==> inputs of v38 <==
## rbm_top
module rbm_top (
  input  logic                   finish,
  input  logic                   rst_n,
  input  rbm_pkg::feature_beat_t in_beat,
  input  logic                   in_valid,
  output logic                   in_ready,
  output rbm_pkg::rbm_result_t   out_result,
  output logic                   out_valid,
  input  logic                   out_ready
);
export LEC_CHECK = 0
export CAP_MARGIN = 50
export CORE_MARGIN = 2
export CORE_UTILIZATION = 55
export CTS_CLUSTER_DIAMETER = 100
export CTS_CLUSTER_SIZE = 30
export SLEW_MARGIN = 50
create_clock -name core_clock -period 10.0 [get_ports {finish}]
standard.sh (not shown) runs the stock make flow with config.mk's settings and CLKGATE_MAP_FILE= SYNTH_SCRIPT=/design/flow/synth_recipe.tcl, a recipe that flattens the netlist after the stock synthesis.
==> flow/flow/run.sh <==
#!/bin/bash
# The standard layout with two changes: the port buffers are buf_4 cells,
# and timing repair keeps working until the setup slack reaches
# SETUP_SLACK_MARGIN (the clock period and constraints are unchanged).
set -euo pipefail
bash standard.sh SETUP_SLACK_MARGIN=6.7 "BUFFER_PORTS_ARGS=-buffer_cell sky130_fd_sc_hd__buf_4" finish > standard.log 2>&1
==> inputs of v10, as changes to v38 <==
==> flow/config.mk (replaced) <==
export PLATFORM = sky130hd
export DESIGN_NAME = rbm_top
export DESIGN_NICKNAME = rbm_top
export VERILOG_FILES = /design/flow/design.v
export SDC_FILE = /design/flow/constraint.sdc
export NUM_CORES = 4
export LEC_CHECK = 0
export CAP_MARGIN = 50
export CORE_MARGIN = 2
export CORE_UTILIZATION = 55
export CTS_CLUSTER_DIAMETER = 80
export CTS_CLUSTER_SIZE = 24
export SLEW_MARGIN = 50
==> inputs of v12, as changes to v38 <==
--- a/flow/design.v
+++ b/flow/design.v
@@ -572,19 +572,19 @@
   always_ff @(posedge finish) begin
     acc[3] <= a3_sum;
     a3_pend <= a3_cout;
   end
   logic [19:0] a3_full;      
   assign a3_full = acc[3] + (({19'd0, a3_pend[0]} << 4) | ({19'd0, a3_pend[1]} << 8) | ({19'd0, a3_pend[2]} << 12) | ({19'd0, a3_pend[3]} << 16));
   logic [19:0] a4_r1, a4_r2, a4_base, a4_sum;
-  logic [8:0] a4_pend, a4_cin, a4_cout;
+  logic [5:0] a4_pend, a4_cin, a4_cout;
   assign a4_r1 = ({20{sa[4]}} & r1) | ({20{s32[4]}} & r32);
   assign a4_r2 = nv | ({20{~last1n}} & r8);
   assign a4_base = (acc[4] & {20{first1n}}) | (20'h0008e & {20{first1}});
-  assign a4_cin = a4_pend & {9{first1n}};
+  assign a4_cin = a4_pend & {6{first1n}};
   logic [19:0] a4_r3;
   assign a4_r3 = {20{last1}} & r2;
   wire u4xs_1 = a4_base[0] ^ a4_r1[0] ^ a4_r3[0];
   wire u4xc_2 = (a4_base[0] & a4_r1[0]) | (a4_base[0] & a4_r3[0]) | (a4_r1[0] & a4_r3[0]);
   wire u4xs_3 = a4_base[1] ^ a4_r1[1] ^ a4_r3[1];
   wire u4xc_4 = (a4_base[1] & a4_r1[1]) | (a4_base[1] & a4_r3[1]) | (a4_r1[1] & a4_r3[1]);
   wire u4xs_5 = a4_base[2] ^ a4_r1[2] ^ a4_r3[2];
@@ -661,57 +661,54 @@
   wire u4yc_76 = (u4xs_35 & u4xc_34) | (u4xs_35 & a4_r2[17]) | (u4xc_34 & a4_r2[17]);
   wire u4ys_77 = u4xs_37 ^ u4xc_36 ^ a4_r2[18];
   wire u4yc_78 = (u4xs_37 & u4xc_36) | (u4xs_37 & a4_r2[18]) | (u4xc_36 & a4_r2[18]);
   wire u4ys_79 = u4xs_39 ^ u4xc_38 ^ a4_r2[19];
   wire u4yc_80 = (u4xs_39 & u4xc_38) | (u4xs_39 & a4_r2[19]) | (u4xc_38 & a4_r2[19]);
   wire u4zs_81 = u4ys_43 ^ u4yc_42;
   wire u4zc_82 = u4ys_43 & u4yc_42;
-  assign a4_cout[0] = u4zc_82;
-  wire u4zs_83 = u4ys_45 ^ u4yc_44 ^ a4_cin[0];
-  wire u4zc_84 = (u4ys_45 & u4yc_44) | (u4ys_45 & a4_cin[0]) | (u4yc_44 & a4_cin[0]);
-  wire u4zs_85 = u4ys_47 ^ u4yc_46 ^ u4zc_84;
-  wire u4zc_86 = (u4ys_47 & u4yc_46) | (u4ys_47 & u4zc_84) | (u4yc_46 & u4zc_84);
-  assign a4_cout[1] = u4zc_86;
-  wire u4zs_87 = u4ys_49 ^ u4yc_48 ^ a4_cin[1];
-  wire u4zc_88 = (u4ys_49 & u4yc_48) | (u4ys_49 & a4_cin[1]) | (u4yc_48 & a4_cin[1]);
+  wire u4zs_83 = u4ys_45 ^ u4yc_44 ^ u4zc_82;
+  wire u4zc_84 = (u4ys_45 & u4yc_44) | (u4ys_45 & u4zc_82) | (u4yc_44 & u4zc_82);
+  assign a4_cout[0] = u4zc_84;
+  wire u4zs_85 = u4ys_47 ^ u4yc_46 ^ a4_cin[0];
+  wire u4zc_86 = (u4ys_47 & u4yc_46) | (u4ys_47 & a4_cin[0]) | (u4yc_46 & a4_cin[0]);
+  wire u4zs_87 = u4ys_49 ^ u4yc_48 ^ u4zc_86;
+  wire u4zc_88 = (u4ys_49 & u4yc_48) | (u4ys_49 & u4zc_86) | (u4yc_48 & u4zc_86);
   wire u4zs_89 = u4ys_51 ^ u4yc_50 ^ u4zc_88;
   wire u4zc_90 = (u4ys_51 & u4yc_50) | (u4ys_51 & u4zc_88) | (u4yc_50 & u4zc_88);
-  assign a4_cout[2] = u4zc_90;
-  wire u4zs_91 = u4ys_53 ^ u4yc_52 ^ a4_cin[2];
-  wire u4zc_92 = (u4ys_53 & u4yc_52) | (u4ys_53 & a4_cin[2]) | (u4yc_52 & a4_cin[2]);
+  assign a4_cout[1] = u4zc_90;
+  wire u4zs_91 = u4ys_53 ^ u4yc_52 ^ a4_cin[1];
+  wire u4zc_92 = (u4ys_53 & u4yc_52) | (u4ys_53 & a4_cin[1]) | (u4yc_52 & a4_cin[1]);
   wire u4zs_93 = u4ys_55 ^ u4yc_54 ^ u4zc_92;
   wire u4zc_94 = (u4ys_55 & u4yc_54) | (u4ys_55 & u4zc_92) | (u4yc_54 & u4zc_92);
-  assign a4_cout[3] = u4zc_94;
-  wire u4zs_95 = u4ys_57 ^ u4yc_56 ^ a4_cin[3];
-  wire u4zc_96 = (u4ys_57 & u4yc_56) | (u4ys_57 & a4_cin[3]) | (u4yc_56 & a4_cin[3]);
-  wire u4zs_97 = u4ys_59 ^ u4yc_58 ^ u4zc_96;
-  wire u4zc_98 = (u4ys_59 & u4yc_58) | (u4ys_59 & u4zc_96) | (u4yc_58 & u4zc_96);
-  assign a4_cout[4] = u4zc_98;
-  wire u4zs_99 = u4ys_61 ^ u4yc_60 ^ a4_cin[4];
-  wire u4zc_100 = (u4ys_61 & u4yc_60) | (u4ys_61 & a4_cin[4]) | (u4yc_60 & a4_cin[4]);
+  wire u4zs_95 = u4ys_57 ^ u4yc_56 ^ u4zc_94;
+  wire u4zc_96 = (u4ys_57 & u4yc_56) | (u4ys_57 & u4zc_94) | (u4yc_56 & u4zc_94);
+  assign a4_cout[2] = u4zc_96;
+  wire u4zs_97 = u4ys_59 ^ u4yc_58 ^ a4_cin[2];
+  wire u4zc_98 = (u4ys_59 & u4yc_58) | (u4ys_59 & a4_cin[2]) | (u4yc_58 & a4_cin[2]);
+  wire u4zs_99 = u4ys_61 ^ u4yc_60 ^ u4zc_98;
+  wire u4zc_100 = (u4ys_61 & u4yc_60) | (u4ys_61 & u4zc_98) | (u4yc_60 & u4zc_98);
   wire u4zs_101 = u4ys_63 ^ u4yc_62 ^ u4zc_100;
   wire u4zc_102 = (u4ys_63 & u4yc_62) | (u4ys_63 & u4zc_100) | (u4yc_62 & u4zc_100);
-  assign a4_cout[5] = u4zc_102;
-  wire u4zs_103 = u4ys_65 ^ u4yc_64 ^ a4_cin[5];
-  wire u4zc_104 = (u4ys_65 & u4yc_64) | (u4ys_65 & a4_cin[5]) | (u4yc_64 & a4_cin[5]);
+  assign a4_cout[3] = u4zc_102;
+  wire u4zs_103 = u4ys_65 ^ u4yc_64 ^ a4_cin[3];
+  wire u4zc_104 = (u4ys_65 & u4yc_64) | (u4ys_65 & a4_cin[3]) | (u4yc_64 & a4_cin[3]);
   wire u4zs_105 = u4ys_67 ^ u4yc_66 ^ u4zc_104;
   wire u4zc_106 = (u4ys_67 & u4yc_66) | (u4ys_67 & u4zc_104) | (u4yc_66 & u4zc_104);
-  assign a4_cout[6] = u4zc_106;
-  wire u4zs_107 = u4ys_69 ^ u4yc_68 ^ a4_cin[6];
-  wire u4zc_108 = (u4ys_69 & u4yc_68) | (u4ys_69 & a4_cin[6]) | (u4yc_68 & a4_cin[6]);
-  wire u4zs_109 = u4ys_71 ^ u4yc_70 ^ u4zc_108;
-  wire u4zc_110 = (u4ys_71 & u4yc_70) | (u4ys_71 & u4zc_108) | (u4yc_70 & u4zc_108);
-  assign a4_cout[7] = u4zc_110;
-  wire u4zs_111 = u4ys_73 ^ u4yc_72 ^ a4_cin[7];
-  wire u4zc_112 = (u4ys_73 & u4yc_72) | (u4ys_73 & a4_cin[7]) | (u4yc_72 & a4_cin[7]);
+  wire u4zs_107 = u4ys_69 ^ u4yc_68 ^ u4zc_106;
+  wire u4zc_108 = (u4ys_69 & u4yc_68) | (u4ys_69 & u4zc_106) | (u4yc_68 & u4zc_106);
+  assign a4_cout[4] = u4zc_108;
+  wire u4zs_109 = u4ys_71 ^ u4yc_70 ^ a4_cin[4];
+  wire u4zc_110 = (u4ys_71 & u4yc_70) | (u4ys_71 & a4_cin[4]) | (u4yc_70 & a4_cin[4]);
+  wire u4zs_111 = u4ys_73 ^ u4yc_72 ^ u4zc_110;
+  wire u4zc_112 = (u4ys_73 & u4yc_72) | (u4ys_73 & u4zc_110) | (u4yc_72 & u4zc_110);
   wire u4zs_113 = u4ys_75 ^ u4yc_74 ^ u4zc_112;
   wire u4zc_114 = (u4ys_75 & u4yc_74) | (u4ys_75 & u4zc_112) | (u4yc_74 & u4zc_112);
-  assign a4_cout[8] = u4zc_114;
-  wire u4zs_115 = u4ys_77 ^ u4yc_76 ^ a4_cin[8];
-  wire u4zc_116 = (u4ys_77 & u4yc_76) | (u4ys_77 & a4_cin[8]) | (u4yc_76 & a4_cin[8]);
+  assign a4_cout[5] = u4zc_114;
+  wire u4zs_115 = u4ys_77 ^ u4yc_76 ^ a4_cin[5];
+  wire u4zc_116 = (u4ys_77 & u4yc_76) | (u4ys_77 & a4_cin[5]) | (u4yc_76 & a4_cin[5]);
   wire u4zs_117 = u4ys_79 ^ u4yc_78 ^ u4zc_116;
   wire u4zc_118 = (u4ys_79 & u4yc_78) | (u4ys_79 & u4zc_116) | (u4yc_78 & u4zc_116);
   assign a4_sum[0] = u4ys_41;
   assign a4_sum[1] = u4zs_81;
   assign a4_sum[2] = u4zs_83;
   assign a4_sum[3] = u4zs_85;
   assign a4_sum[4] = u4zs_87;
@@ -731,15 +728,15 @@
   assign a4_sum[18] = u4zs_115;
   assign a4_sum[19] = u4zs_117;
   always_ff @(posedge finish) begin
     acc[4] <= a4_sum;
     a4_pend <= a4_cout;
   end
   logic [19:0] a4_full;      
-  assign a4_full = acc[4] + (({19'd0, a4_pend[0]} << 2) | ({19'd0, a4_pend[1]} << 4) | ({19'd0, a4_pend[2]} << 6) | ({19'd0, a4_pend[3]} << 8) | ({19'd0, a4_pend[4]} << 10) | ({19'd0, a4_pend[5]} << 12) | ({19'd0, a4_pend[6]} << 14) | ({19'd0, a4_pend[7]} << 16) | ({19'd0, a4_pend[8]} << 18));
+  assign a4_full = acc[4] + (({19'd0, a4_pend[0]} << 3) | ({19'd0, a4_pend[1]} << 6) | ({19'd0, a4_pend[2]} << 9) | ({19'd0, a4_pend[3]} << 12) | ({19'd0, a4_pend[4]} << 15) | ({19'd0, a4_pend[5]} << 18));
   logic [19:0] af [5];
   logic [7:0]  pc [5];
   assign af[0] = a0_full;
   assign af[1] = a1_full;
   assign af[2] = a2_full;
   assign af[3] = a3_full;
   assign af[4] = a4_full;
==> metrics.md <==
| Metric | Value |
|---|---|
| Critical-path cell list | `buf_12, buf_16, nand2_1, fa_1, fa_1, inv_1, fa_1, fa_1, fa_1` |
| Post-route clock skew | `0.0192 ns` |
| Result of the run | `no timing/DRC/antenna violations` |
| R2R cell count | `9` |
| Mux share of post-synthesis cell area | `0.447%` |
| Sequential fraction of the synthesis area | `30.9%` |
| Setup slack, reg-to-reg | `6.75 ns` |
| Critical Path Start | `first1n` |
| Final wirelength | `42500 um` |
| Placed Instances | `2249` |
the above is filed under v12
Source: an optimization exercise on an open RTL-to-GDS flow (aim: small area, a short achievable clock period and few clock cycles per item). Production flows keep margins and buffers that such runs may drop.
The RTL was checked by simulation tests, not by an equivalence proof against the original design.
No activity file was given, so power comes from the tool's default toggle rates.

==> flow/design.v <==
package pca_pkg;
    localparam int IdxW = 8;
endpackage
module pca_div (
    input  logic               i_clk,
    input  logic               i_rst_n,
    input  logic               i_load,       
    input  logic               i_bload,      
    input  logic               i_take,       
    input  logic               i_abort,      
    input  logic               i_zero,
    input  logic               i_nneg,
    input  logic signed [32:0] i_prop,
    input  logic [42:0]        i_n,
    input  logic [31:0]        i_dt,
    input  logic [33:0]        i_y,
    output logic               o_busy,
    output logic               o_fin,        
    output logic               o_bfin,       
    output logic               o_zero,
    output logic               o_sat,
    output logic               o_nneg,
    output logic signed [32:0] o_prop,
    output logic [35:0]        o_quo,
    output logic [23:0]        o_iq,
    output logic               o_ineg,
    output logic               o_ic
);
    logic               dv_v, dv_bm, dv_sat, dv_z, dv_nneg;
    logic [3:0]         dv_cnt;
    logic [31:0]        dv_rem, dv_dvs;
    logic [33:0]        dv_d3;
    logic [35:0]        dv_quo;
    logic signed [32:0] dv_prop;
    logic [23:0]        iu_sh;
    logic [9:0]         iu_rem;
    logic               iu_neg;
    logic w_long;
    assign w_long = (i_prop[32:31] != 2'b00) && (i_prop[32:31] != 2'b11);
    logic [33:0] d_x1, d_x2;
    logic [34:0] d_a1, d_a2, d_a3, d_b1, d_b2, d_b3;
    logic [31:0] d_r1, d_r2;
    logic [1:0]  d_q1, d_q2;
    assign d_x1 = {dv_rem, dv_quo[35:34]};
    assign d_a1 = {1'b0, d_x1} - {3'b000, dv_dvs};
    assign d_a2 = {1'b0, d_x1} - {2'b00, dv_dvs, 1'b0};
    assign d_a3 = {1'b0, d_x1} - {1'b0, dv_d3};
    always_comb begin
        if (!d_a3[34])      begin d_q1 = 2'd3; d_r1 = d_a3[31:0]; end
        else if (!d_a2[34]) begin d_q1 = 2'd2; d_r1 = d_a2[31:0]; end
        else if (!d_a1[34]) begin d_q1 = 2'd1; d_r1 = d_a1[31:0]; end
        else                begin d_q1 = 2'd0; d_r1 = d_x1[31:0]; end
    end
    assign d_x2 = {d_r1, dv_quo[33:32]};
    assign d_b1 = {1'b0, d_x2} - {3'b000, dv_dvs};
    assign d_b2 = {1'b0, d_x2} - {2'b00, dv_dvs, 1'b0};
    assign d_b3 = {1'b0, d_x2} - {1'b0, dv_d3};
    always_comb begin
        if (!d_b3[34])      begin d_q2 = 2'd3; d_r2 = d_b3[31:0]; end
        else if (!d_b2[34]) begin d_q2 = 2'd2; d_r2 = d_b2[31:0]; end
        else if (!d_b1[34]) begin d_q2 = 2'd1; d_r2 = d_b1[31:0]; end
        else                begin d_q2 = 2'd0; d_r2 = d_x2[31:0]; end
    end
    logic [3:0][10:0] i_s;
    logic [4:0][9:0]  i_r;
    logic [3:0]       i_q;
    always_comb begin
        i_r[0] = iu_rem;
        for (int k = 0; k < 4; k++) begin
            i_s[k]   = {i_r[k], iu_sh[23-k] ^ iu_neg};
            i_q[3-k] = (i_s[k] >= 11'd1000);
            i_r[k+1] = i_q[3-k] ? 10'(i_s[k] - 11'd1000) : i_s[k][9:0];
        end
    end
    logic w_fin;
    assign w_fin  = dv_v && (dv_cnt == 4'd0);
    assign o_busy = dv_v;
    assign o_fin  = w_fin && !dv_bm;
    assign o_bfin = w_fin && dv_bm;
    assign o_zero = dv_z;
    assign o_sat  = dv_sat;
    assign o_nneg = dv_nneg;
    assign o_prop = dv_prop;
    assign o_quo  = dv_quo;
    assign o_iq   = iu_sh;
    assign o_ineg = iu_neg;
    assign o_ic   = iu_neg && (iu_rem != 10'd999);
    always_ff @(posedge i_clk) begin
        if (!i_rst_n) begin
            dv_v  <= 1'b0;
            dv_bm <= 1'b0;
        end else if (i_load) begin
            dv_v    <= 1'b1;
            dv_bm   <= 1'b0;
            dv_z    <= i_zero;
            dv_nneg <= i_nneg;
            dv_prop <= i_prop;
            dv_dvs  <= i_dt;
            dv_d3   <= 34'(i_dt) + {1'b0, i_dt, 1'b0};
            if (w_long) begin
                dv_sat <= !i_zero && (i_dt[31:7] == 25'd0) && (i_n[42:36] >= i_dt[6:0]);
                dv_cnt <= i_zero ? 4'd0 : 4'd9;
                dv_rem <= {25'd0, i_n[42:36]};
                dv_quo <= i_n[35:0];
            end else begin
                dv_sat <= !i_zero && (i_dt[31:11] == 21'd0) && (i_n[42:32] >= i_dt[10:0]);
                dv_cnt <= i_zero ? 4'd0 : 4'd8;
                dv_rem <= {21'd0, i_n[42:32]};
                dv_quo <= {i_n[31:0], 4'd0};
            end
            iu_neg  <= i_y[33];
            iu_rem  <= {1'b0, i_y[32:24] ^ {9{i_y[33]}}};
            iu_sh   <= i_y[23:0];
        end else if (i_bload) begin
            dv_v   <= 1'b1;
            dv_bm  <= 1'b1;
            dv_cnt <= 4'd9;
            dv_rem <= '0;
            dv_quo <= i_n[35:0];
            dv_dvs <= i_dt;
            dv_d3  <= 34'(i_dt) + {1'b0, i_dt, 1'b0};
        end else begin
            if (dv_v && dv_cnt != 4'd0) begin
                dv_cnt <= dv_cnt - 4'd1;
                dv_rem <= d_r2;
                dv_quo <= {dv_quo[31:0], d_q1, d_q2};
                if (dv_cnt <= 4'd6) begin
                    iu_rem <= i_r[4];
                    iu_sh  <= {iu_sh[19:0], i_q};
                end
            end
            if (i_take || (w_fin && dv_bm) || (i_abort && dv_bm)) dv_v <= 1'b0;
        end
    end
endmodule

◇ ◇ ◇

Task statement: Above are the records; print exactly the lines from the line with "assign a4_sum[0] = u4ys_41;" to the line with "Placed Instances |", including both, and nothing else.

Written response:
   assign a4_sum[0] = u4ys_41;
   assign a4_sum[1] = u4zs_81;
   assign a4_sum[2] = u4zs_83;
   assign a4_sum[3] = u4zs_85;
   assign a4_sum[4] = u4zs_87;
@@ -731,15 +728,15 @@
   assign a4_sum[18] = u4zs_115;
   assign a4_sum[19] = u4zs_117;
   always_ff @(posedge finish) begin
     acc[4] <= a4_sum;
     a4_pend <= a4_cout;
   end
   logic [19:0] a4_full;      
-  assign a4_full = acc[4] + (({19'd0, a4_pend[0]} << 2) | ({19'd0, a4_pend[1]} << 4) | ({19'd0, a4_pend[2]} << 6) | ({19'd0, a4_pend[3]} << 8) | ({19'd0, a4_pend[4]} << 10) | ({19'd0, a4_pend[5]} << 12) | ({19'd0, a4_pend[6]} << 14) | ({19'd0, a4_pend[7]} << 16) | ({19'd0, a4_pend[8]} << 18));
+  assign a4_full = acc[4] + (({19'd0, a4_pend[0]} << 3) | ({19'd0, a4_pend[1]} << 6) | ({19'd0, a4_pend[2]} << 9) | ({19'd0, a4_pend[3]} << 12) | ({19'd0, a4_pend[4]} << 15) | ({19'd0, a4_pend[5]} << 18));
   logic [19:0] af [5];
   logic [7:0]  pc [5];
   assign af[0] = a0_full;
   assign af[1] = a1_full;
   assign af[2] = a2_full;
   assign af[3] = a3_full;
   assign af[4] = a4_full;
==> metrics.md <==
| Metric | Value |
|---|---|
| Critical-path cell list | `buf_12, buf_16, nand2_1, fa_1, fa_1, inv_1, fa_1, fa_1, fa_1` |
| Post-route clock skew | `0.0192 ns` |
| Result of the run | `no timing/DRC/antenna violations` |
| R2R cell count | `9` |
| Mux share of post-synthesis cell area | `0.447%` |
| Sequential fraction of the synthesis area | `30.9%` |
| Setup slack, reg-to-reg | `6.75 ns` |
| Critical Path Start | `first1n` |
| Final wirelength | `42500 um` |
| Placed Instances | `2249` |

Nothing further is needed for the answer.